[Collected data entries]
----------------

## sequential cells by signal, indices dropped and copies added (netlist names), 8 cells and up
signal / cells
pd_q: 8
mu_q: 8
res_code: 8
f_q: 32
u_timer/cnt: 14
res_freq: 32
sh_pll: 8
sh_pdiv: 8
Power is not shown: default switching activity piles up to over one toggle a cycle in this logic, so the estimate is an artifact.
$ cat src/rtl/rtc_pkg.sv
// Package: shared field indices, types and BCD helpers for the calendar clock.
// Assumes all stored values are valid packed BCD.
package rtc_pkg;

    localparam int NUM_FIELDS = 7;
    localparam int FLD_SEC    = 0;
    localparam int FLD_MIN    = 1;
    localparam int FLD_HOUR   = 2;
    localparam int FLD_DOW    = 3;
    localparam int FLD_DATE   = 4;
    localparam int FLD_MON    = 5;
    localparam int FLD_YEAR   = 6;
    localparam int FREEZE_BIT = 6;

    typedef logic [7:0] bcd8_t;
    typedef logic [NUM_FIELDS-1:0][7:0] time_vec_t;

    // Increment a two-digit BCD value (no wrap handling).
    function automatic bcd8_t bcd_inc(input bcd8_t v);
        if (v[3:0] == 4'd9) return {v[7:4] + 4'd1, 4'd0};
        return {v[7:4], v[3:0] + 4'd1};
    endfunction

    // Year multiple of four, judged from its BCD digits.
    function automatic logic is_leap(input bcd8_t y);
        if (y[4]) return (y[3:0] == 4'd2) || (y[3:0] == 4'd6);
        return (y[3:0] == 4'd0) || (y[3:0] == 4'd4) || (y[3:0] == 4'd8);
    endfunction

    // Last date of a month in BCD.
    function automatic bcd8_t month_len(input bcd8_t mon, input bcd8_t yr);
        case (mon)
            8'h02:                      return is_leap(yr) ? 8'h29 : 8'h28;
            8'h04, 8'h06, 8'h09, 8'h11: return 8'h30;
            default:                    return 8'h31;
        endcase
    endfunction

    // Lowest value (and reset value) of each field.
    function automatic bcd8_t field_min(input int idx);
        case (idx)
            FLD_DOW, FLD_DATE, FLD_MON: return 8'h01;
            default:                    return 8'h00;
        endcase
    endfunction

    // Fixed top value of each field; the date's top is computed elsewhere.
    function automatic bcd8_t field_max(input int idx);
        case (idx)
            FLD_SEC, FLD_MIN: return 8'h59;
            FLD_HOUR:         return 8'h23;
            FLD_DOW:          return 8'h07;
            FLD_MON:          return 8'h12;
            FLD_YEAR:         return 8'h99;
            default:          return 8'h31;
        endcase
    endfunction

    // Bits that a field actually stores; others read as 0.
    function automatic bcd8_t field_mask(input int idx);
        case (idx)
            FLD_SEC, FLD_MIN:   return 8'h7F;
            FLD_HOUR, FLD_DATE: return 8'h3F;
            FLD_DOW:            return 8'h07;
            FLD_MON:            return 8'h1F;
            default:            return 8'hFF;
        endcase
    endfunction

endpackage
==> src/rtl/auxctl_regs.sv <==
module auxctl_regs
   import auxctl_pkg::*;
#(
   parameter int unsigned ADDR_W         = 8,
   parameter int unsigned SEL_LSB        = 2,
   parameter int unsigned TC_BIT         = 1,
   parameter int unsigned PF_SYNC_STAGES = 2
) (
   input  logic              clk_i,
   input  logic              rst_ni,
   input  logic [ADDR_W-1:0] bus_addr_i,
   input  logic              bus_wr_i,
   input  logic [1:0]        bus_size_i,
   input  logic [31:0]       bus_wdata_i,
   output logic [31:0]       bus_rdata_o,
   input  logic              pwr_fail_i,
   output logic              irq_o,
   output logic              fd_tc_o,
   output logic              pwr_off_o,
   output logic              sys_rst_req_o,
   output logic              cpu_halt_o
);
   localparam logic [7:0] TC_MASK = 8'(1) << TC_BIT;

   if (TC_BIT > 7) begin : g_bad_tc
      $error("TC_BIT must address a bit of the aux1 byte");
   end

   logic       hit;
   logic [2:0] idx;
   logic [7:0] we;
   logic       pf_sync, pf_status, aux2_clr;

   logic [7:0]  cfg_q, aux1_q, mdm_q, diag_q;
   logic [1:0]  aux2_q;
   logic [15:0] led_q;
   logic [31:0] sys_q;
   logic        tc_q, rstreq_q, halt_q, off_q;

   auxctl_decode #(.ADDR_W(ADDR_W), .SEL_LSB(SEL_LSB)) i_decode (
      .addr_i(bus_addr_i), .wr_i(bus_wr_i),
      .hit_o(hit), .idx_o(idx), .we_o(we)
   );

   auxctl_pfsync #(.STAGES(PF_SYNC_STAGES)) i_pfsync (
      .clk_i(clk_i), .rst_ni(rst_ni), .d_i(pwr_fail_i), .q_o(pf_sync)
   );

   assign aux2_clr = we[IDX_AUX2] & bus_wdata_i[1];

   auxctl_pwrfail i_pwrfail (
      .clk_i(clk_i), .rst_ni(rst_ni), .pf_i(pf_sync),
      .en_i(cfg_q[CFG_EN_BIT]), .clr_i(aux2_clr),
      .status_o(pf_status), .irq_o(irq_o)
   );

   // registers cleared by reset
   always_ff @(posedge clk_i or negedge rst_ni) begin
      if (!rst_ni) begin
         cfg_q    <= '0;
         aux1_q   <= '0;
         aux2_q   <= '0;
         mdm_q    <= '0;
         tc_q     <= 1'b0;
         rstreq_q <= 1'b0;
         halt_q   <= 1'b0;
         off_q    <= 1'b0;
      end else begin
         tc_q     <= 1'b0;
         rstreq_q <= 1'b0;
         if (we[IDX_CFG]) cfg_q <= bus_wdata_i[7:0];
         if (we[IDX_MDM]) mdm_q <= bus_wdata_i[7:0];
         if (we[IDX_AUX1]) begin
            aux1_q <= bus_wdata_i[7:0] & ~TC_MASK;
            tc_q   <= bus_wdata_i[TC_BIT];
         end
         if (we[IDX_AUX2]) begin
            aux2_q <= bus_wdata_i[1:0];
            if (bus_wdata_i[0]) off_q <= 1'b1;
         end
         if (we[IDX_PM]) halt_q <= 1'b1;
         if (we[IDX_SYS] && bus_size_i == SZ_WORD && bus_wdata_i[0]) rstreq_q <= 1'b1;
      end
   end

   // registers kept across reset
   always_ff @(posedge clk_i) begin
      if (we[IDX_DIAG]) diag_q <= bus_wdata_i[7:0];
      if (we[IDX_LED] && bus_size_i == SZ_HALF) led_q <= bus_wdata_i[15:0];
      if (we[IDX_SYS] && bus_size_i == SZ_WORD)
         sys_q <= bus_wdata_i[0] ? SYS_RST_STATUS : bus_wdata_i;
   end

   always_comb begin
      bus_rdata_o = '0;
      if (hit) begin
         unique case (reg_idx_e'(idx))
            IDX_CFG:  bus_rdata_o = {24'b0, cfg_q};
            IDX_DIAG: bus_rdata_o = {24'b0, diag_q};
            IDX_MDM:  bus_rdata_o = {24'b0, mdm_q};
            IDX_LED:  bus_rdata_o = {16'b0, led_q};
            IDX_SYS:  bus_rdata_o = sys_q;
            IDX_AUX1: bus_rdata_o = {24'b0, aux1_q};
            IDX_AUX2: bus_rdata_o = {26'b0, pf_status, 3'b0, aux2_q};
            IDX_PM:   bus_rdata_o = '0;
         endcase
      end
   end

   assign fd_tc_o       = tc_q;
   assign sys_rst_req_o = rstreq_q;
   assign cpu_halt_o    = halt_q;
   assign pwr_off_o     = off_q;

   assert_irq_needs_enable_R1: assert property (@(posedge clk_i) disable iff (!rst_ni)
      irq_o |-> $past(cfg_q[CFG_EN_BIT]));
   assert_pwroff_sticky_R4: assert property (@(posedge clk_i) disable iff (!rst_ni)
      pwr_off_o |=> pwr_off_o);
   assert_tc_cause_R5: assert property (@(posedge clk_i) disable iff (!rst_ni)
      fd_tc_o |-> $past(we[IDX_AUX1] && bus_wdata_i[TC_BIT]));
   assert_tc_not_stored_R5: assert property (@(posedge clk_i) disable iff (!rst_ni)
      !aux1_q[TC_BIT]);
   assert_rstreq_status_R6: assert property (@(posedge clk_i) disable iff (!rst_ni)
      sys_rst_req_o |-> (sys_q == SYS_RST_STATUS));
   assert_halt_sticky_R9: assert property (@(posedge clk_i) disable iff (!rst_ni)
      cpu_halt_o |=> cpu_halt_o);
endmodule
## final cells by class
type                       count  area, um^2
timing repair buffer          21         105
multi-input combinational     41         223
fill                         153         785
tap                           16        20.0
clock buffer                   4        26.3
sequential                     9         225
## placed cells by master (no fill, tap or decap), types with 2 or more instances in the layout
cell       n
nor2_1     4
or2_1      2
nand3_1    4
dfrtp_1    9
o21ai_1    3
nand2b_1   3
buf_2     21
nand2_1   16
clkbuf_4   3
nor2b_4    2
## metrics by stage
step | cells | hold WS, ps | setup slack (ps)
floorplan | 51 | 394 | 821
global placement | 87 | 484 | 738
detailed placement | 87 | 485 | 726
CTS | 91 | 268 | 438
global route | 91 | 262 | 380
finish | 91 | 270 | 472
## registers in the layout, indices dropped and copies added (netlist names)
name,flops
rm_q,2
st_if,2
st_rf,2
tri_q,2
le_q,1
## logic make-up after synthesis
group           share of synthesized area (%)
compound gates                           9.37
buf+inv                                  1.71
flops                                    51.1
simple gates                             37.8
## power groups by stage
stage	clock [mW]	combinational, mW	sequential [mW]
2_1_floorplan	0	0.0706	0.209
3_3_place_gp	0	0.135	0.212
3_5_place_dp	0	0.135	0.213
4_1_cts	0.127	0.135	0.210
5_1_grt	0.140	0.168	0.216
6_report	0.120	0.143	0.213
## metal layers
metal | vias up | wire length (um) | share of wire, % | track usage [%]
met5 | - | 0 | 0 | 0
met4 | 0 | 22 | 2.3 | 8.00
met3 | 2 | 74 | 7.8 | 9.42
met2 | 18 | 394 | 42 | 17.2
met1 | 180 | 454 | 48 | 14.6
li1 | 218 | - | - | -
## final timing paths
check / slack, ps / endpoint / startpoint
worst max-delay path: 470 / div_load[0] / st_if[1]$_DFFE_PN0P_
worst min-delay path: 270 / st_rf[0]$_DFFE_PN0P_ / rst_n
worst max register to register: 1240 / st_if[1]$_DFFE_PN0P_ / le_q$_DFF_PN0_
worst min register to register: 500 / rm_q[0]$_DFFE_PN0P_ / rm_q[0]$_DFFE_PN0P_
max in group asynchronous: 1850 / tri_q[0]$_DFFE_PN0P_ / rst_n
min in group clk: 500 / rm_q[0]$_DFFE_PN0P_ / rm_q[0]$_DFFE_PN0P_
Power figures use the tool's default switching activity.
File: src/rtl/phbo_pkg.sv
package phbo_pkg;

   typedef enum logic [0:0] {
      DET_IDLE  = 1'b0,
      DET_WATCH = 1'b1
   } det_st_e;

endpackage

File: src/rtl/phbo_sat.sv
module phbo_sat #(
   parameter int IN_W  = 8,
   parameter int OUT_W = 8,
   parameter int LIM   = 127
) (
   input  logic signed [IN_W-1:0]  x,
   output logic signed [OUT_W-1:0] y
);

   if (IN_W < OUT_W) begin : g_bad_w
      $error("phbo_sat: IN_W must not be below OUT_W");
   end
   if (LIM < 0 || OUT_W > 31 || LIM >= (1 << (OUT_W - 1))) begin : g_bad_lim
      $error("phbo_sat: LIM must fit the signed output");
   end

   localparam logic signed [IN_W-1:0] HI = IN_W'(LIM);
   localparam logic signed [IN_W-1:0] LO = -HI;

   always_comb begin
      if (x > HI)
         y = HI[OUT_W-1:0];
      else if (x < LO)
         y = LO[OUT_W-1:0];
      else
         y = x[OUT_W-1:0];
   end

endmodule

----------------

§ **What you are asked to do**: Look through the entries and find each line that has the string "buffer". Copy those lines.

§ **Answer box**:
timing repair buffer          21         105
clock buffer                   4        26.3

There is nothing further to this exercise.